Birrunga Gallery & Dining
An Indigenous-owned art gallery, café, and wine bar, Birrunga supports emerging Indigenous talent and also runs a charity that provides pre- and post-release support for Indigenous prisoners and their families. Don’t miss the café’s modern spin on Native Australian bush food: Think crocodile, kangaroo, and emu sliders.
The Black Bull at Gartmore
Loch Lomond, Scotland
Located within Loch Lomond and Trossachs National Park, the Black Bull literally gives back to the community—because the community owns it. In 2019, Gartmore’s 350 villagers collectively purchased the historic but declining inn, and it now sustains visitors with locally sourced seafood and residents with local work and pride.
As an adult living with Down syndrome, Jordan St. John discovered he had a huge love of baking but a limited set of opportunities. So he and his parents created their own—and not just for themselves. Today, their neighborhood dessert and coffee shop employs some 30 special-needs adults, and its pies and brownies are nearly as popular as the staff.
The colorfully named charity the Clink runs culinary and horticultural training programs—and even public restaurants—in prisons. The goal is to reduce recidivism, improve public safety, and change perceptions by helping graduates find meaningful work.

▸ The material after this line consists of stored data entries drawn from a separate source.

From an optimization exercise on the open Yosys and OpenROAD flow, aimed at small area, a short achievable clock period and few clock cycles; shortcuts taken in it are not production practice. In this exercise RTL edits were held to simulation tests only and were not proved equivalent to the original.

==> flow/design.v <==
module robo_math (
    input  wire        clk,
    input  wire        rst,           
    input  wire        cmd_valid,
    output wire        cmd_ready,
    input  wire [31:0] cmd_header,
    input  wire [31:0] cmd_arg0,
    input  wire [31:0] cmd_arg1,
    output wire        rsp_valid,
    input  wire        rsp_ready,
    output wire [7:0]  rsp_status,
    output wire [31:0] rsp_data0,
    output wire [31:0] rsp_data1
);
    localparam integer DSTEP = 4;             
    localparam integer DCYC  = 28 / DSTEP;    
    localparam [7:0] OP_DIV_CALC  = 8'h02;
    localparam [7:0] OP_TO_MONO   = 8'h30;
    localparam [7:0] OP_TO_FLOAT  = 8'h31;
    localparam [7:0] OP_GET_PEAK  = 8'h32;
    localparam [2:0] S_IDLE = 3'd0;
    localparam [2:0] S_FLT  = 3'd1;    
    localparam [2:0] S_MUL  = 3'd2;    
    localparam [2:0] S_DIV  = 3'd3;    
    localparam [2:0] S_RND  = 3'd4;    
    reg  [2:0]  state;
    reg         rsp_valid_r;
    reg         err_r;           
    reg         earg_r;          
    reg  [31:0] data0_r;
    reg  [31:0] data1_r;
    reg         s0_v;
    reg         s0_mono, s0_flt, s0_div, s0_err, s0_earg;
    reg         sign_r;
    reg  [1:0]  wsel_r;          
    reg  [58:0] rem_r;           
    reg  [55:0] den_r;           
    reg  [58:0] car_r;           
    reg  signed [7:0] exp_r;     
    reg         first_r;         
    reg  [2:0]  cnt_r;
    wire out_free = ~rsp_valid_r | rsp_ready;
    wire idle     = (state == S_IDLE);
    wire s0_simple = ~s0_flt & ~s0_div;
    assign cmd_ready  = (idle & (~s0_v | (s0_simple & out_free))) |
                        ((state == S_FLT) & out_free) |
                        (state == S_RND);
    assign rsp_valid  = rsp_valid_r;
    assign rsp_status = {2'b00, err_r, 3'b000, earg_r, err_r};
    assign rsp_data0  = data0_r;
    assign rsp_data1  = data1_r;
    wire fire = cmd_valid & cmd_ready;
    wire [7:0]  op  = cmd_header[31:24];
    wire [23:0] imm = cmd_header[23:0];
    wire        imm_zero = (imm == 24'd0);
    wire        is_div   = (op == OP_DIV_CALC);
    wire        is_mono  = (op == OP_TO_MONO)  & imm_zero;
    wire        is_peak  = (op == OP_GET_PEAK) & imm_zero;
    wire        is_flt   = (op == OP_TO_FLOAT) & (imm[23:8] == 16'd0);
    wire        w16      = (imm[7:0] == 8'd16);
    wire        w24      = (imm[7:0] == 8'd24);
    wire        w32      = (imm[7:0] == 8'd32);
    wire        w_ok     = w16 | w24 | w32;
    wire        arg0_nz  = (cmd_arg0 != 32'd0);
    wire        div_go   = is_div & ~imm_zero & arg0_nz & (cmd_arg1 != 32'd0);
    wire        flt_go   = is_flt & w_ok & arg0_nz;
    wire [31:0] abs0   = cmd_arg0[31] ? (32'd0 - cmd_arg0) : cmd_arg0;
    wire [31:0] abs1   = cmd_arg1[31] ? (32'd0 - cmd_arg1) : cmd_arg1;
    wire [32:0] lr_sum = {cmd_arg0[31], cmd_arg0} + {cmd_arg1[31], cmd_arg1};
    wire [32:0] cap0   = is_mono ? lr_sum : is_div ? {1'b0, cmd_arg0} : {1'b0, abs0};
    wire [31:0] cap1   = is_peak ? abs1 : cmd_arg1;
    wire [32:0] mono_adj = rem_r[32:0] + {32'd0, rem_r[32] & rem_r[0]};
    wire [31:0] mono     = mono_adj[32:1];
    wire [31:0] nrm_in = (idle & s0_div) ? den_r[31:0] : rem_r[31:0];
    reg  [4:0]  nrm_lz;
    integer i;
    always @(*) begin
        nrm_lz = 5'd0;
        for (i = 0; i < 32; i = i + 1)
            if (nrm_in[i]) nrm_lz = 5'd31 - i[4:0];
    end
    wire [31:0] nrm_out = nrm_in << nrm_lz;
    wire [31:0] fn = rem_r[54:23];
    wire [17:0] f15_s1 = {1'b0, fn[31:15]} + {3'd0, fn[14:0]};
    wire [15:0] f15_t  = {1'b0, f15_s1[14:0]} + {13'd0, f15_s1[17:15]} + 16'd1;
    wire [2:0]  f15_d  = f15_s1[17:15] + {2'd0, f15_t[15]};
    wire [24:0] f23_t  = {16'd0, fn[31:23]} + {2'd0, fn[22:0]} + 25'd1;
    wire        f23_d  = f23_t[24] | f23_t[23];
    wire        f31_d  = &fn[30:1];
    wire [16:0] f_h = (wsel_r == 2'd0) ? fn[31:15] : (wsel_r == 2'd1) ? {8'd0, fn[31:23]} : 17'd1;
    wire [2:0]  f_d = (wsel_r == 2'd0) ? f15_d : (wsel_r == 2'd1) ? {2'd0, f23_d} : {2'd0, f31_d};
    wire [32:0] f_s = {1'b0, fn} + {16'd0, f_h} + {30'd0, f_d};
    wire        f_hi = f_s[32];
    wire [24:0] f_m25 = f_hi ? f_s[32:8] : f_s[31:7];
    wire [24:0] f_rnd = {1'b0, f_m25[24:1]} + {24'd0, f_m25[0]};
    wire [7:0]  f_ebase = (wsel_r == 2'd0) ? 8'd142 : (wsel_r == 2'd1) ? 8'd134 : 8'd126;
    wire [7:0]  f_bexp = f_ebase + exp_r + {7'd0, f_hi} + {7'd0, f_rnd[24]};
    wire [31:0] f_result = {sign_r, f_bexp, f_rnd[22:0]};
    wire [33:0] mul_sum  = {2'b00, den_r[55:24]} +
                           {2'b00, data0_r[0] ? data1_r : 32'd0} +
                           {1'b0, data0_r[1] ? {data1_r, 1'b0} : 33'd0};
    wire [55:0] mul_p    = {mul_sum, den_r[23:2]};
    wire        mul_last = (data0_r[23:2] == 22'd0);
    wire [55:0] mul_pn   = mul_p[55] ? mul_p : mul_p[54] ? {mul_p[54:0], 1'b0} : {mul_p[53:0], 2'b00};
    wire [1:0]  mul_sh   = mul_p[55] ? 2'd0 : mul_p[54] ? 2'd1 : 2'd2;
    wire [58:0] dext = {3'b000, den_r};
    reg  [58:0] ws [0:DSTEP];
    reg  [58:0] wc [0:DSTEP];
    reg  [27:0] qq [0:DSTEP];
    reg  [27:0] qm [0:DSTEP];
    reg  [58:0] ys, yc, ad, mj;
    reg  [3:0]  est;
    reg         qp, qn;           
    integer j;
    always @(*) begin
        ws[0] = rem_r;
        wc[0] = car_r;
        qq[0] = data0_r[27:0];
        qm[0] = data1_r[27:0];
        for (j = 0; j < DSTEP; j = j + 1) begin
            ys  = {ws[j][57:0], 1'b0};
            yc  = {wc[j][57:0], 1'b0};
            est = ys[58:55] + yc[58:55];
            qp  = ~est[3];
            qn  = est[3] & ~(est == 4'b1111);
            ad  = qp ? ~dext : qn ? dext : 59'd0;
            ws[j+1] = ys ^ yc ^ ad;
            mj  = (ys & yc) | (ys & ad) | (yc & ad);
            wc[j+1] = {mj[57:0], qp};
            qq[j+1] = qn ? {qm[j][26:0], 1'b1} : {qq[j][26:0], qp};
            qm[j+1] = qp ? {qq[j][26:0], 1'b0} : {qm[j][26:0], ~qn};
        end
    end
    wire [58:0] w_sum  = rem_r + car_r;
    wire        w_neg  = w_sum[58];
    wire [58:0] z0_x   = rem_r ^ car_r;
    wire [58:0] z0_o   = {(rem_r[57:0] | car_r[57:0]), 1'b0};
    wire        w_zero = (z0_x == z0_o);
    wire [58:0] z1_s   = rem_r ^ car_r ^ dext;
    wire [58:0] z1_c   = {((rem_r[57:0] & car_r[57:0]) | (rem_r[57:0] & dext[57:0]) | (car_r[57:0] & dext[57:0])), 1'b0};
    wire [58:0] z1_x   = z1_s ^ z1_c;
    wire [58:0] z1_o   = {(z1_s[57:0] | z1_c[57:0]), 1'b0};
    wire        w_zero_d = (z1_x == z1_o);
    wire        d_remnz = w_neg ? ~w_zero_d : ~w_zero;
    wire [27:0] d_q     = w_neg ? data1_r[27:0] : data0_r[27:0];
    wire        d_hi    = d_q[27];
    wire [23:0] d_mant  = d_hi ? d_q[27:4] : d_q[26:3];
    wire        d_g     = d_hi ? d_q[3] : d_q[2];
    wire        d_s     = (d_hi ? |d_q[2:0] : |d_q[1:0]) | d_remnz;
    wire        d_up    = d_g & (d_s | d_mant[0]);
    wire [24:0] d_rnd   = {1'b0, d_mant} + {24'd0, d_up};
    wire [7:0]  d_bexp  = exp_r + 8'd125 + {7'd0, d_hi} + {7'd0, d_rnd[24]};
    wire [31:0] d_result = {1'b0, d_bexp, d_rnd[22:0]};
    always @(posedge clk) begin
        if (rst) begin
            state       <= S_IDLE;
            rsp_valid_r <= 1'b0;
            s0_v        <= 1'b0;
        end else begin
            if (rsp_valid_r & rsp_ready)
                rsp_valid_r <= 1'b0;
            case (state)
                S_IDLE: begin
                    if (s0_v) begin
                        if (s0_flt) begin
                            rem_r <= {4'd0, nrm_out, 23'd0};
                            exp_r <= 8'sd1 - $signed({3'd0, nrm_lz});
                            state <= S_FLT;
                            s0_v  <= 1'b0;
                        end else if (s0_div) begin
                            if (out_free) begin
                                data0_r <= {8'd0, den_r[55:32]};
                                data1_r <= nrm_out;
                                exp_r   <= 8'sd1 + $signed({3'd0, nrm_lz});
                                den_r   <= 56'd0;
                                first_r <= 1'b1;
                                state   <= S_MUL;
                                s0_v    <= 1'b0;
                            end
                        end else if (out_free) begin
                            err_r       <= s0_err;
                            earg_r      <= s0_earg;
                            data0_r     <= s0_mono ? mono : rem_r[31:0];
                            data1_r     <= den_r[31:0];
                            rsp_valid_r <= 1'b1;
                            s0_v        <= 1'b0;
                        end
                    end
                end
                S_FLT: begin
                    if (out_free) begin
                        err_r       <= 1'b0;
                        earg_r      <= 1'b0;
                        data0_r     <= f_result;
                        rsp_valid_r <= 1'b1;
                        state       <= S_IDLE;
                    end
                end
                S_MUL: begin
                    den_r   <= mul_p;
                    data0_r <= {2'b00, data0_r[31:2]};
                    first_r <= 1'b0;
                    if (first_r)
                        rem_r <= {4'd0, nrm_out, 23'd0};
                    exp_r <= exp_r - 8'sd2 - (first_r ? $signed({3'd0, nrm_lz}) : 8'sd0)
                                           + (mul_last ? $signed({6'd0, mul_sh}) : 8'sd0);
                    if (mul_last) begin
                        den_r   <= mul_pn;
                        car_r   <= 59'd0;
                        data0_r <= 32'd0;
                        data1_r <= 32'hFFFFFFFF;
                        cnt_r   <= DCYC - 1;
                        state   <= S_DIV;
                    end
                end
                S_DIV: begin
                    rem_r   <= ws[DSTEP];
                    car_r   <= wc[DSTEP];
                    data0_r <= {4'd0, qq[DSTEP]};
                    data1_r <= {4'd0, qm[DSTEP]};
                    cnt_r   <= cnt_r - 3'd1;
                    if (cnt_r == 3'd0)
                        state <= S_RND;
                end
                S_RND: begin
                    err_r       <= 1'b0;
                    earg_r      <= 1'b0;
                    data0_r     <= d_result;
                    rsp_valid_r <= 1'b1;
                    state       <= S_IDLE;
                end
                default: state <= S_IDLE;
            endcase
            if (fire) begin
                s0_v    <= 1'b1;
                s0_mono <= is_mono;
                s0_flt  <= flt_go;
                s0_div  <= div_go;
                s0_err  <= ~(is_div | is_mono | is_peak | (is_flt & w_ok));
                s0_earg <= is_flt & ~w_ok;
                sign_r  <= cmd_arg0[31];
                wsel_r  <= {w32, w24};
                rem_r   <= {26'd0, cap0};
                den_r   <= {imm, cap1};
            end
        end
    end
endmodule
==> flow/run.sh <==
#!/bin/bash
# synth_recipe.tcl (not shown) runs the flow's synth.tcl, then flattens the netlist and writes it again
# the make line also repeats each setting of config.mk as NAME=value (left out here)
make -C /OpenROAD-flow-scripts/flow DESIGN_CONFIG=/design/flow/config.mk WORK_HOME=/design/flow/orfs CLKGATE_MAP_FILE= SYNTH_SCRIPT=/design/flow/synth_recipe.tcl finish
==> flow/config.mk <==
export PLATFORM = sky130hd
export DESIGN_NAME = robo_math
export DESIGN_NICKNAME = robo_math
export VERILOG_FILES = /design/flow/design.v
export SDC_FILE = /design/flow/constraint.sdc
export NUM_CORES = 4
export LEC_CHECK = 0
export CAP_MARGIN = 20
export CORE_MARGIN = 2
export CORE_UTILIZATION = 40
export PLACE_DENSITY = 0.6
export SLEW_MARGIN = 20
==> flow/constraint.sdc <==
create_clock -name core_clock -period 11.0 [get_ports {clk}]
set_input_delay 2.2000 -clock core_clock [delete_from_list [all_inputs] [get_ports {clk}]]
set_output_delay 2.2000 -clock core_clock [all_outputs]
set_load 0.01 [all_outputs]
==> results_dict.tcl, run 1 <==
set metrics [dict create \
    ys.flop_type "edfxtp_1" \
    chipHeight_um 329 \
    clock_skew_ns 0.0467 \
    yosys-top-cells-count "545 x inv_1, 440 x a21oi_1, 418 x nor2_1" \
    whs_ns 0.521 \
    timing.final.ws_setup_ns 0.583 \
    ant_nets 0 \
    cpMostUsedCell "a21oi_1" \
    drive_gt1_share_pct 7.27 \
    tns_ns 0 \
    core_area_mm2 0.105 \
    layout.nets 5926 \
    slew_headroom_pct 15.4 \
    yosysTopAreaCell "edfxtp_1" \
    grt_max_degree 83 \
    clk_path_buf_depth 3 \
    synth.distinct_cells 100 \
    synthAdderAreaFrac_pct 25.3 \
    synth.most_common_cell "inv_1" \
    worst-r2r-cell-count 40 \
    fmax_ghz 0.0960 \
    postSynth.asyncResetShare_pct 0 \
    report.final.slew_viol_count 0 \
    pin_count 174 \
    ys_seq_area_share_pct 18.6 \
    die_area_mm2 0.108 \
    cp-start-kind "flop" \
    cts.sinks 264 \
    place_hpwl_um 152000 \
    setup_viol 0 \
    antenna_found_initial 9 \
    outcome "finished clean" \
    slowest_stage "a21o_1" \
    crit_path_end_kind "flop" \
    synthMuxAreaShare_pct 5.35 \
    h-tree-depth 2 \
    use_met2_pct 52.3 \
    yosys.area_share.simple_pct 16.2 \
    cts_root_buffer "clkbuf_16" \
    rrSetupSlack_ns 0.58 \
    grt_pass1_vias 38800 \
    reg2reg_from "rem_r[55]" \
    track_usage_pct 35.4 \
    multi_input_area_mm2 0.0314 \
    drtIter0Drc 5521 \
    synth_area_per_cell_um2 8.35 \
    rows 119 \
    synth_edf_count 259 \
    synth_area_leaders "edfxtp_1 18%, fa_1 15%, ha_1 10%" \
    area_growth_pct 12.3 \
    worstMarginPinSlew_ns 1.26 \
    cts-hold-fix-buffers 0 \
    synth_seq_cells 264 \
    cp.arrival_ns 10.72 \
    worstPathRequired_ns 11.30 \
    wire_per_inst_um 29.6 \
    yosysWarnings 5 \
    ff_latch_area_mm2 0.00788 \
    slowest_delay_ns 0.67 \
    nFillCells 10600 \
    rr_endpoint "data1_r[10]" \
    viasPerCell 6.22 \
    synth.top_cell.area_share_pct 18.4 \
    wirelength_um 195000 \
    cp_max_fo 12 \
    cts_tree "done" \
    numCtsBuffers 40 \
    critical_path_class "flop to flop" \
    clkTransAtPathRegs_ns 0.06 \
    drc 0 \
    top_usage_layer "met2" \
    rsz0062_at_grt "false" \
    drt_first_pass_iters 6 \
    hold_viol 0 \
    cap_viol_max_count 0 \
    synth_xor_area_share_pct 6.85 \
    hold_class "flop to flop" \
    use_met3_pct 8.48 \
    clock_latency_ns 0.63 \
    synth_cells 5065 \
    synth_area_mm2 0.0423 \
    grt_pass1_wl_um 279000 \
    synth-compound-area-share_pct 19.8 \
    critPathLaunch "rem_r[55]" \
    via_count 41000 \
    met1_usage_pct 46.6 \
    start_util_pct 40.2 \
    pre_cts_slack_ns 0.318 \
    place_congestion 1.05 \
    die_w_um 329 \
    fin_crit_ns 10.42 \
    fin_crit_sh_pct 94.7 \
    critical_path.endpoint "data1_r[10]" \
    synth_top_family_by_area "adder cells" \
    grt-ovfl-total 0 \
    io_buffer_count 168 \
]
-- metrics by stage --
stage / cell area, um^2 / cells / util (%)
2_1_floorplan: 42300 / 5069 / -
3_5_place_dp: 46000 / 6497 / 43.8
3_3_place_gp: 46000 / 6497 / 43.8
4_1_cts: 47300 / 6568 / 45.0
5_1_grt: 47500 / 6581 / 45.2
6_report: 47500 / 6587 / 45.2
-- repair_timing --
| item | CTS | global route |
|---|---|---|
| setup buffers | 0 | 12 |
| gates resized for setup | 0 | 23 |
| setup endpoints to repair | 0 | 64 |
-- kinds of logic after synthesis --
kind of cell	Yosys count
compound gates	1313
xor+xnor	330
fa+ha+maj	666
buf+inv	857
flops	264
mux	219
other cells	1
simple gates	1415
-- how the worst min path moves through the flow --
stage | to | slack, ns | start | depth (start not counted)
detailed placement | s0_v | 0.50 | s0_v | 2
CTS | s0_v | 0.51 | s0_v | 2
finish | s0_v | 0.52 | s0_v | 2
global placement | s0_v | 0.50 | s0_v | 2
floorplan | s0_v | 0.47 | s0_v | 2
global route | s0_v | 0.56 | s0_v | 2
-- placed cells by master (no fill, tap or decap), drive strengths merged, types with 44 or more instances in the layout --
cell type      instances
nor2                 418
edfxtp               259
ha                   348
a21oi                441
xor2                 177
nand2                359
o221ai                44
mux2i                178
buf                  189
o21ai                336
a21o                  77
fa                   318
clkdlybuf4s50        168
clkbuf                50
and2                 145
xnor2                153
nor3                  92
nand4                 53
nor4                  56
inv                  548
nand3                 81
-- area by class of cell --
cell class,instances,area share (%)
Antenna cell,7,0.0369
Clock buffer,50,2.28
Clock inverter,21,0.432
Inverter,549,4.34
Multi-Input combinational cell,3948,66.1
Sequential cell,264,16.6
Tap cell,1391,3.66
Timing Repair Buffer,357,6.61
-- flip-flops by register name, summed over array words and instances, names as in the netlist, 2 cells and up --
signal   cells
rem_r       59
car_r       58
den_r       56
data0_r     32
data1_r     32
exp_r        8
cnt_r        3
state        3
wsel_r       2
-- per-layer routing --
layer / vias to the layer above / part of all wire [%]
met1: 19800 / 39
li1: 18000 / -
met4: 6 / 7.3
met2: 2617 / 42
met5: - / 0.017
met3: 565 / 11
-- critical path: cells and delay by family (launching register included) --
kind	cells	cell delay, ns
buffers and inverters	4	0.58
muxes	1	0.35
adders and majority gates	7	3.00
and+or+nand+nor	9	1.60
xor gates and xnor gates	6	1.27
AOI/OAI and AO/OA	13	2.81
DFF	1	0.50
Testbench counts, summed over its fixed seeds: cycles 17,894.
==> run 2, diff against run 1 <==
--- a/flow/config.mk
+++ b/flow/config.mk
@@ -9,4 +9,5 @@
 export CORE_MARGIN = 2
 export CORE_UTILIZATION = 40
 export PLACE_DENSITY = 0.6
+export SETUP_SLACK_MARGIN = 5
 export SLEW_MARGIN = 20
==> run 2 against run 1 <==
Net effect:
- still clean on timing, DRC and antenna
- critical path depth is 16 higher
- final cell count is 2.8% higher
- core utilization is 4.4 points higher
- clock skew is 0.013 ns lower
- register-to-register slack better by 0.64 ns
- sequential share of layout area is 1.5 points lower
- wire length is 8.4% higher
- die area stayed put
- largest cell class unchanged
==> results_dict.tcl, run 2 <==
set metrics [dict create \
    io_buffer_count 168 \
    postSynth.asyncResetShare_pct 0 \
    slowest_stage "fa_1" \
    grt_max_degree 70 \
    critical_path_class "flop to flop" \
    clock_skew_ns 0.0334 \
    cap_viol_max_count 0 \
    cp.arrival_ns 10.13 \
    cts.sinks 264 \
    slowest_delay_ns 0.49 \
    core_area_mm2 0.105 \
    start_util_pct 40.2 \
    clock_latency_ns 0.63 \
    clk_path_buf_depth 3 \
    drive_gt1_share_pct 18.5 \
    wire_per_inst_um 31.2 \
    antenna_found_initial 18 \
    yosys-top-cells-count "545 x inv_1, 440 x a21oi_1, 418 x nor2_1" \
    tns_ns 0 \
    cts-hold-fix-buffers 0 \
    grt_pass1_vias 40100 \
    die_area_mm2 0.108 \
    clkTransAtPathRegs_ns 0.07 \
    numCtsBuffers 39 \
    cts_root_buffer "clkbuf_16" \
    fin_util_pct 49.6 \
    place_hpwl_um 156000 \
    largest_reg_flops 59 \
    synth_area_per_cell_um2 8.35 \
    grt_pass1_wl_um 296000 \
    hold_viol 0 \
    slew_headroom_pct 14.7 \
    place_congestion 1.08 \
    track_usage_pct 38.0 \
    ant_nets 0 \
    viasPerCell 6.34 \
    setup_viol 0 \
    synth.most_common_cell "inv_1" \
    fin_crit_ns 9.78 \
    synth_edf_count 259 \
    path_delay_family "compound AO/OA/AOI/OAI gates" \
    chipHeight_um 329 \
    cp_max_fo 3 \
    grt-ovfl-total 0 \
    synth_area_mm2 0.0423 \
    wirelength_um 212000 \
    layout_commonest_cell "inv_1" \
    hold_class "flop to flop" \
    ys.flop_type "edfxtp_1" \
    regMostFlops "rem_r" \
    rsz0062_at_grt "true" \
    reg_top3 "rem_r (59), car_r (58), den_r (56)" \
    ys_seq_area_share_pct 18.6 \
    layout.nets 6113 \
    drc 0 \
    fin_crit_sh_pct 88.9 \
    area_growth_pct 23.3 \
    crit_path_end_kind "flop" \
    worstPathRequired_ns 11.35 \
    rows 119 \
    cp-start-kind "flop" \
    fmax_ghz 0.102 \
    via_count 43000 \
    pin_count 174 \
    yosysWarnings 5 \
    synth_area_leaders "edfxtp_1 18%, fa_1 15%, ha_1 10%" \
    synth_cells 5065 \
    drt_first_pass_iters 9 \
    yosysTopAreaCell "edfxtp_1" \
    drtIter0Drc 5625 \
    crit_buf_inv 3 \
    final_cell_mix "527 x inv_1, 405 x a21oi_1, 397 x nor2_1" \
    synth_seq_cells 264 \
    die_w_um 329 \
    synth.top_cell.area_share_pct 18.4 \
    outcome "finished clean" \
    h-tree-depth 2 \
    synth.distinct_cells 100 \
    cts_tree "done" \
    worstMarginPinSlew_ns 1.25 \
    report.final.slew_viol_count 0 \
]
-- run 2: cell counts after synthesis --
Identical to the previous run, type by type.
-- run 2: tightest hold or removal path, delay by kind of cell (launching register included) --
family	cells	cell delay, ns
compound gates	1	0.06
flops	1	0.35
simple gates	1	0.07
-- run 2: what timing repair did --
action	CTS	global route
pin swaps	193	141
buffers inserted	158	63
endpoints found under the setup margin	264	209
hold endpoints to repair	0	0
gates cloned	13	0
resized for setup	446	211
-- run 2: routing by layer --
metal / global-route usage, % / routed length, um / part of all wire, % / up-vias
met5: 0 / 273 / 0.13 / -
li1: - / - / - / 18400
met4: 27.6 / 19200 / 9.1 / 22
met3: 13.4 / 28800 / 14 / 772
met2: 54.3 / 85900 / 41 / 2916
met1: 47.3 / 77300 / 37 / 20800
-- run 2: cells by family after synthesis --
kind of cell	after synthesis	share of synthesized area, %
simple gates	1415	16.2
xor+xnor	330	6.85
compound gates	1313	19.8
other cells	1	0.00886
fa+ha+maj	666	25.3
mux	219	5.35
buf+inv	857	7.81
flops	264	18.6
-- run 2: through the flow --
stage / instance area [um^2] / setup slack [ns] / instances / hold slack (ns)
2_1_floorplan: 43000 / 1.44 / 5069 / 0.469
3_3_place_gp: 46200 / 0.695 / 6463 / 0.507
3_5_place_dp: 46200 / 0.563 / 6463 / 0.512
4_1_cts: 50700 / 1.30 / 6705 / 0.519
5_1_grt: 52100 / 0.568 / 6769 / 0.544
6_report: 52200 / 1.22 / 6774 / 0.527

House-made cinnamon rolls and grilled PB&J would be worth ordering most anywhere, but at DV8 your order is worth even more. Restaurateurs Rob and Diane Perez founded DV8 Kitchen after experiencing the nationwide opioid crisis firsthand: Over the course of a decade, they’d lost 13 of their employees to drug addiction. Now their bakery and sandwich shop works directly with treatment centers to hire and support those who are in recovery and provide them with life and work opportunities.
Comal Heritage Food Incubator
When you grab lunch at Comal, you’re supporting the hospitality and business education of immigrants and refugees—as well as your own. The students here are locals who come from Mexico, Syria, and Ethiopia, among other countries, and you can learn about their food traditions while they learn about entrepreneurial and food-services skills.
Brooklyn, New York
As the Emma’s Torch culinary director likes to say, the menu at this Brooklyn café is “American food cooked by new Americans.” Those new Americans are the refugees, asylees, and survivors of human trafficking who make up each class in the nonprofit’s culinary education and apprenticeship program. At the end of 10 weeks, graduates have the skills (and connections) to work in the NYC restaurant scene, and some have even added their unique flavor to menus around the city.